6. Translation version

1. Brief introduction

  • The previously summarized ViT backbone itself does not design a suitable structure for intensive predictive tasks such as segmentation and detection in vision.
    Subsequent papers such as SERT simply used VIT as an Encoder, and the single-scale features extracted by it were processed by some simple Decoders to verify the effect of Transformer on semantic segmentation tasks.
    However, we know that multi-scale features are very important in semantic segmentation tasks, so a vision transformer backbone that can extract multi-scale features is proposed in PVT
    .
    insert image description here

2. Main work

2.1 Problems left by ViT

The structure of ViT is as follows, it is the same columnar structure as the original Transformer. This means,
1) The feature map output by ViT lacking multi-scale features is basically the same size as the input.
This causes ViT to only output single-scale features when it is used as an Encoder.
It can only output 16-stride or 32-stride feature maps in the whole process;
2) The calculation cost increases sharply.
Once the resolution of the input image is slightly larger, the memory usage will be very high or even the memory will overflow.
Compared with classification tasks, segmentation and detection often require larger resolution image inputs. Therefore, on the one hand, we need to divide more patches
than classification tasks to obtain features of the same granularity . If the same number of patches is still maintained, the granularity of the features will become coarser, resulting in performance degradation. On the other hand, we know that the computational overhead of Transformer is positively correlated with the number of tokenized patches. The larger the number of patches, the higher the computational overhead. big . Therefore, if we increase the number of patches, it may make our already poor computing resources worse.

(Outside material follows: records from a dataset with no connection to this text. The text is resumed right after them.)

`src/rtl/ucsbece154_icache_pkg.sv`:
```
// Shared definitions for the two-way instruction cache: default geometry,
// derived address-field widths and the controller state encoding.
package ucsbece154_icache_pkg;

   localparam int NUM_SETS_DEF    = 8;
   localparam int NUM_WAYS        = 2;
   localparam int BLOCK_WORDS_DEF = 4;

   localparam int OFF_W = $clog2(BLOCK_WORDS_DEF);
   localparam int IDX_W = $clog2(NUM_SETS_DEF);
   localparam int TAG_W = 32 - IDX_W - OFF_W - 2;

   typedef enum logic [1:0] {
      IDLE  = 2'd0,
      FETCH = 2'd1,
      DONE  = 2'd2
   } state_t;

endpackage

```
`src/rtl/ucsbece154_icache_if.sv`:
```
// Fetch-side and instruction-memory-side signals of the cache, bundled.
// slave is the cache's view; master is the fetch stage plus memory.
interface ucsbece154_icache_if;

   logic        ReadEnable;
   logic [31:0] ReadAddress;
   logic [31:0] Instruction;
   logic        Ready;
   logic        MemReadRequest;
   logic [31:0] MemReadAddress;
   logic [31:0] MemDataIn;
   logic        MemDataReady;

   modport slave (
      input  ReadEnable, ReadAddress, MemDataIn, MemDataReady,
      output Instruction, Ready, MemReadRequest, MemReadAddress
   );

   modport master (
      output ReadEnable, ReadAddress, MemDataIn, MemDataReady,
      input  Instruction, Ready, MemReadRequest, MemReadAddress
   );

endinterface

```
`src/rtl/ucsbece154_icache_way.sv`:
```
// One way of the cache: valid/tag/data arrays with a combinational read
// port and a whole-line install port.
module ucsbece154_icache_way #(
   parameter int NUM_SETS    = 8,
   parameter int BLOCK_WORDS = 4,
   parameter int TAG_BITS    = 25
) (
   input  logic                              clk,
   input  logic                              reset,
   input  logic [$clog2(NUM_SETS)-1:0]       rd_idx,
   input  logic [$clog2(BLOCK_WORDS)-1:0]    rd_off,
   input  logic [TAG_BITS-1:0]               rd_tag,
   output logic                              hit,
   output logic [31:0]                       word,
   input  logic                              wr_en,
   input  logic [$clog2(NUM_SETS)-1:0]       wr_idx,
   input  logic [TAG_BITS-1:0]               wr_tag,
   input  logic [BLOCK_WORDS-1:0][31:0]      wr_line
);

   logic [NUM_SETS-1:0]             valid_q;
   logic [TAG_BITS-1:0]             tag_q  [NUM_SETS];
   logic [BLOCK_WORDS-1:0][31:0]    data_q [NUM_SETS];

   // Valid bits are the only per-way state cleared by reset.
   always_ff @(posedge clk or negedge reset) begin
      if (!reset) begin
         valid_q <= '0;
      end else if (wr_en) begin
         valid_q[wr_idx] <= 1'b1;
      end
   end

   // Tag and data storage; contents are meaningless until valid is set.
   always_ff @(posedge clk) begin
      if (wr_en) begin
         tag_q[wr_idx]  <= wr_tag;
         data_q[wr_idx] <= wr_line;
      end
   end

   // Read port is purely combinational so hits return in the same cycle.
   always_comb begin
      hit  = valid_q[rd_idx] && (tag_q[rd_idx] == rd_tag);
      word = data_q[rd_idx][rd_off];
   end

endmodule

```
`src/rtl/ucsbece154_icache.sv`:
```
// Two-way set-associative read-only instruction cache. Hits return in the
// same cycle; misses stall fetch, burst-fill the LRU way, then answer from
// the newly installed line in a one-cycle DONE state.
//
// state | meaning
// IDLE  | serve hits combinationally; a miss latches the address
// FETCH | burst request active, collect BLOCK_WORDS beats
// DONE  | answer from the freshly installed line, then back to IDLE
module ucsbece154_icache
   import ucsbece154_icache_pkg::*;
#(
   parameter int NUM_SETS    = NUM_SETS_DEF,
   parameter int BLOCK_WORDS = BLOCK_WORDS_DEF
) (
   input  logic                 clk,
   input  logic                 reset,
   ucsbece154_icache_if.slave   bus
);

   localparam int OFF_BITS = $clog2(BLOCK_WORDS);
   localparam int IDX_BITS = $clog2(NUM_SETS);
   localparam int TAG_BITS = 32 - IDX_BITS - OFF_BITS - 2;

   state_t                       state_q, state_d;
   logic [TAG_BITS-1:0]          lat_tag_q;
   logic [IDX_BITS-1:0]          lat_idx_q;
   logic [OFF_BITS-1:0]          lat_off_q;
   logic                         victim_q;
   logic [OFF_BITS-1:0]          cnt_q;
   logic [BLOCK_WORDS-1:0][31:0] line_q;
   logic [BLOCK_WORDS-1:0][31:0] fill_line;
   logic [NUM_SETS-1:0]          lru_q;

   logic [TAG_BITS-1:0]          pc_tag, rd_tag;
   logic [IDX_BITS-1:0]          pc_idx, rd_idx;
   logic [OFF_BITS-1:0]          pc_off, rd_off;

   logic [NUM_WAYS-1:0]          way_hit;
   logic [31:0]                  way_word [NUM_WAYS];
   logic                         hit_any, hit_way, install;

   logic                         ready, mem_req;
   logic [31:0]                  instr, mem_addr;
   logic                         unused_addr_bits;

   assign pc_tag = bus.ReadAddress[31 -: TAG_BITS];
   assign pc_idx = bus.ReadAddress[OFF_BITS+2 +: IDX_BITS];
   assign pc_off = bus.ReadAddress[2 +: OFF_BITS];
   assign unused_addr_bits = ^bus.ReadAddress[1:0];

   // Outside IDLE the ways are read at the latched miss address.
   assign rd_tag = (state_q == IDLE) ? pc_tag : lat_tag_q;
   assign rd_idx = (state_q == IDLE) ? pc_idx : lat_idx_q;
   assign rd_off = (state_q == IDLE) ? pc_off : lat_off_q;

   assign hit_any = |way_hit;
   assign hit_way = way_hit[0] ? 1'b0 : 1'b1;
   assign install = (state_q == FETCH) && bus.MemDataReady &&
                    (cnt_q == OFF_BITS'(BLOCK_WORDS - 1));

   // The final beat bypasses the line buffer straight into the victim way.
   always_comb begin
      fill_line        = line_q;
      fill_line[cnt_q] = bus.MemDataIn;
   end

   for (genvar w = 0; w < NUM_WAYS; w++) begin : g_way
      ucsbece154_icache_way #(
         .NUM_SETS    (NUM_SETS),
         .BLOCK_WORDS (BLOCK_WORDS),
         .TAG_BITS    (TAG_BITS)
      ) u_way (
         .clk     (clk),
         .reset   (reset),
         .rd_idx  (rd_idx),
         .rd_off  (rd_off),
         .rd_tag  (rd_tag),
         .hit     (way_hit[w]),
         .word    (way_word[w]),
         .wr_en   (install && (victim_q == 1'(w))),
         .wr_idx  (lat_idx_q),
         .wr_tag  (lat_tag_q),
         .wr_line (fill_line)
      );
   end

   // State register.
   always_ff @(posedge clk or negedge reset) begin
      if (!reset) state_q <= IDLE;
      else        state_q <= state_d;
   end

   // Next-state and output decode.
   always_comb begin
      state_d  = state_q;
      ready    = 1'b0;
      instr    = '0;
      mem_req  = 1'b0;
      mem_addr = '0;
      case (state_q)
         IDLE: begin
            if (bus.ReadEnable) begin
               if (hit_any) begin
                  ready = 1'b1;
                  instr = way_word[hit_way];
               end else begin
                  state_d = FETCH;
               end
            end
         end
         FETCH: begin
            mem_req  = 1'b1;
            mem_addr = {lat_tag_q, lat_idx_q, {(OFF_BITS+2){1'b0}}};
            if (install) state_d = DONE;
         end
         DONE: begin
            ready   = bus.ReadEnable;
            instr   = bus.ReadEnable ? way_word[victim_q] : '0;
            state_d = IDLE;
         end
         default: state_d = IDLE;
      endcase
   end

   assign bus.Ready          = ready;
   assign bus.Instruction    = instr;
   assign bus.MemReadRequest = mem_req;
   assign bus.MemReadAddress = mem_addr;

   // Miss bookkeeping: latched address, victim choice, beat counter, LRU.
   always_ff @(posedge clk or negedge reset) begin
      if (!reset) begin
         lat_tag_q <= '0;
         lat_idx_q <= '0;
         lat_off_q <= '0;
         victim_q  <= 1'b0;
         cnt_q     <= '0;
         lru_q     <= '0;
      end else begin
         case (state_q)
            IDLE: begin
               if (bus.ReadEnable) begin
                  if (hit_any) begin
                     lru_q[pc_idx] <= ~hit_way;
                  end else begin
                     lat_tag_q <= pc_tag;
                     lat_idx_q <= pc_idx;
                     lat_off_q <= pc_off;
                     victim_q  <= lru_q[pc_idx];
                     cnt_q     <= '0;
                  end
               end
            end
            FETCH: begin
               if (bus.MemDataReady) begin
                  if (install) begin
                     cnt_q            <= '0;
                     lru_q[lat_idx_q] <= ~victim_q;
                  end else begin
                     cnt_q <= cnt_q + OFF_BITS'(1);
                  end
               end
            end
            default: ;
         endcase
      end
   end

   // Line buffer collects the leading beats of a burst.
   always_ff @(posedge clk) begin
      if ((state_q == FETCH) && bus.MemDataReady) begin
         line_q[cnt_q] <= bus.MemDataIn;
      end
   end

endmodule

```
`src/flat_wrapper.sv`:
```
// flat-port wrapper written by rule: the top's interface ports become plain ports
module ucsbece154_icache_flat import ucsbece154_icache_pkg::*;
#(
   parameter int NUM_SETS    = NUM_SETS_DEF,
   parameter int BLOCK_WORDS = BLOCK_WORDS_DEF
)
  (clk, reset, bus_ReadEnable, bus_ReadAddress, bus_MemDataIn, bus_MemDataReady, bus_Instruction, bus_Ready, bus_MemReadRequest, bus_MemReadAddress);
  ucsbece154_icache_if bus_i ();
  input  logic clk;
  input  logic reset;
  input wire logic [$bits(bus_i.ReadEnable)-1:0] bus_ReadEnable;
  input wire logic [$bits(bus_i.ReadAddress)-1:0] bus_ReadAddress;
  input wire logic [$bits(bus_i.MemDataIn)-1:0] bus_MemDataIn;
  input wire logic [$bits(bus_i.MemDataReady)-1:0] bus_MemDataReady;
  output wire logic [$bits(bus_i.Instruction)-1:0] bus_Instruction;
  output wire logic [$bits(bus_i.Ready)-1:0] bus_Ready;
  output wire logic [$bits(bus_i.MemReadRequest)-1:0] bus_MemReadRequest;
  output wire logic [$bits(bus_i.MemReadAddress)-1:0] bus_MemReadAddress;
  assign bus_i.ReadEnable = bus_ReadEnable;
  assign bus_i.ReadAddress = bus_ReadAddress;
  assign bus_i.MemDataIn = bus_MemDataIn;
  assign bus_i.MemDataReady = bus_MemDataReady;
  assign bus_Instruction = bus_i.Instruction;
  assign bus_Ready = bus_i.Ready;
  assign bus_MemReadRequest = bus_i.MemReadRequest;
  assign bus_MemReadAddress = bus_i.MemReadAddress;
  ucsbece154_icache #(.NUM_SETS(NUM_SETS), .BLOCK_WORDS(BLOCK_WORDS)) u_core (.clk(clk), .reset(reset), .bus(bus_i));
endmodule
```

The above is the first flaw of ViT applied to dense prediction tasks.

The solution
is simple and rude:

  • If the output resolution is not enough, increase it;
  • The patch token sequence is too long, resulting in a large amount of calculation for the attention matrix, so the length of the overall sequence can be reduced in a targeted manner, or only the length of k and v can be reduced (as shown in the figure below).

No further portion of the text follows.